Top of DATA PROVIDED

==> src/flat_wrapper.sv <==
// flat-port wrapper written by rule: the top's interface ports become plain ports
module spi_reg_sequencer_flat 
#(
  parameter int unsigned NUM_REGS   = 11,
  parameter int unsigned ADDR_W     = 7,
  parameter int unsigned DATA_W     = 9,
  parameter logic [NUM_REGS*(ADDR_W+DATA_W)-1:0] INIT_TABLE = '0,
  parameter int unsigned CLK_DIV    = 2,
  parameter int unsigned GAP_CYC    = 4,
  parameter bit          AUTO_START = 1'b1
)
  (clk, reset, bus_start, bus_wr_valid, bus_wr_addr, bus_wr_data, bus_wr_ready, bus_spi_sck, bus_spi_mosi, bus_spi_cs, bus_busy, bus_done, bus_index);
  spi_reg_sequencer_if #(.ADDR_W(ADDR_W), .DATA_W(DATA_W)) bus_i ();
  input logic clk;
  input logic reset;
  input wire logic [$bits(bus_i.start)-1:0] bus_start;
  input wire logic [$bits(bus_i.wr_valid)-1:0] bus_wr_valid;
  input wire logic [$bits(bus_i.wr_addr)-1:0] bus_wr_addr;
  input wire logic [$bits(bus_i.wr_data)-1:0] bus_wr_data;
  output wire logic [$bits(bus_i.wr_ready)-1:0] bus_wr_ready;
  output wire logic [$bits(bus_i.spi_sck)-1:0] bus_spi_sck;
  output wire logic [$bits(bus_i.spi_mosi)-1:0] bus_spi_mosi;
  output wire logic [$bits(bus_i.spi_cs)-1:0] bus_spi_cs;
  output wire logic [$bits(bus_i.busy)-1:0] bus_busy;
  output wire logic [$bits(bus_i.done)-1:0] bus_done;
  output wire logic [$bits(bus_i.index)-1:0] bus_index;
  assign bus_i.start = bus_start;
  assign bus_i.wr_valid = bus_wr_valid;
  assign bus_i.wr_addr = bus_wr_addr;
  assign bus_i.wr_data = bus_wr_data;
  assign bus_wr_ready = bus_i.wr_ready;
  assign bus_spi_sck = bus_i.spi_sck;
  assign bus_spi_mosi = bus_i.spi_mosi;
  assign bus_spi_cs = bus_i.spi_cs;
  assign bus_busy = bus_i.busy;
  assign bus_done = bus_i.done;
  assign bus_index = bus_i.index;
  spi_reg_sequencer #(.NUM_REGS(NUM_REGS), .ADDR_W(ADDR_W), .DATA_W(DATA_W), .INIT_TABLE(INIT_TABLE), .CLK_DIV(CLK_DIV), .GAP_CYC(GAP_CYC), .AUTO_START(AUTO_START)) u_core (.clk(clk), .reset(reset), .bus(bus_i));
endmodule
==> config.mk <==
export PLATFORM = sky130hd
export DESIGN_NAME = spi_reg_sequencer_flat
export DESIGN_NICKNAME = d
export VERILOG_FILES = /design/src/rtl/spi_reg_sequencer_if.sv /design/src/rtl/spi_reg_sequencer.sv /design/src/flat_wrapper.sv
export SDC_FILE = /design/constraint.sdc
export NUM_CORES = 1
export LEC_CHECK = 0
export ABC_AREA = 1
export BUFFER_PORTS_ARGS = -buffer_cell sky130_fd_sc_hd__buf_2
export CORE_AREA = 2 2 67 69
export CTS_BUF_LIST = sky130_fd_sc_hd__clkbuf_8
export CTS_CLUSTER_DIAMETER = 150
export DETAILED_ROUTE_END_ITERATION = 16
export DIE_AREA = 0 0 69 71
export PLACE_DENSITY_LB_ADDON = 0.15
export SLEW_MARGIN = 20
export SYNTH_ARGS = -nofsm -noshare
export SYNTH_HDL_FRONTEND = slang
export SYNTH_SLANG_ARGS = --single-unit
==> constraint.sdc <==
create_clock -name clk -period 2.2 [get_ports clk]
set_clock_uncertainty 0.05 [all_clocks]
set_input_delay 0.11 -clock clk [delete_from_list [all_inputs] [get_ports clk]]
set_output_delay 0.11 -clock clk [all_outputs]
set_load 0.1 [all_outputs]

Bottom of DATA PROVIDED

■ WORK TO COMPLETE
Give exactly, and nothing besides, the lines from the one in which "export CORE_AREA = 2 2 67 69" occurs through the end of the records.

■ WRITTEN RESPONSE
export CORE_AREA = 2 2 67 69
export CTS_BUF_LIST = sky130_fd_sc_hd__clkbuf_8
export CTS_CLUSTER_DIAMETER = 150
export DETAILED_ROUTE_END_ITERATION = 16
export DIE_AREA = 0 0 69 71
export PLACE_DENSITY_LB_ADDON = 0.15
export SLEW_MARGIN = 20
export SYNTH_ARGS = -nofsm -noshare
export SYNTH_HDL_FRONTEND = slang
export SYNTH_SLANG_ARGS = --single-unit
==> constraint.sdc <==
create_clock -name clk -period 2.2 [get_ports clk]
set_clock_uncertainty 0.05 [all_clocks]
set_input_delay 0.11 -clock clk [delete_from_list [all_inputs] [get_ports clk]]
set_output_delay 0.11 -clock clk [all_outputs]
set_load 0.1 [all_outputs]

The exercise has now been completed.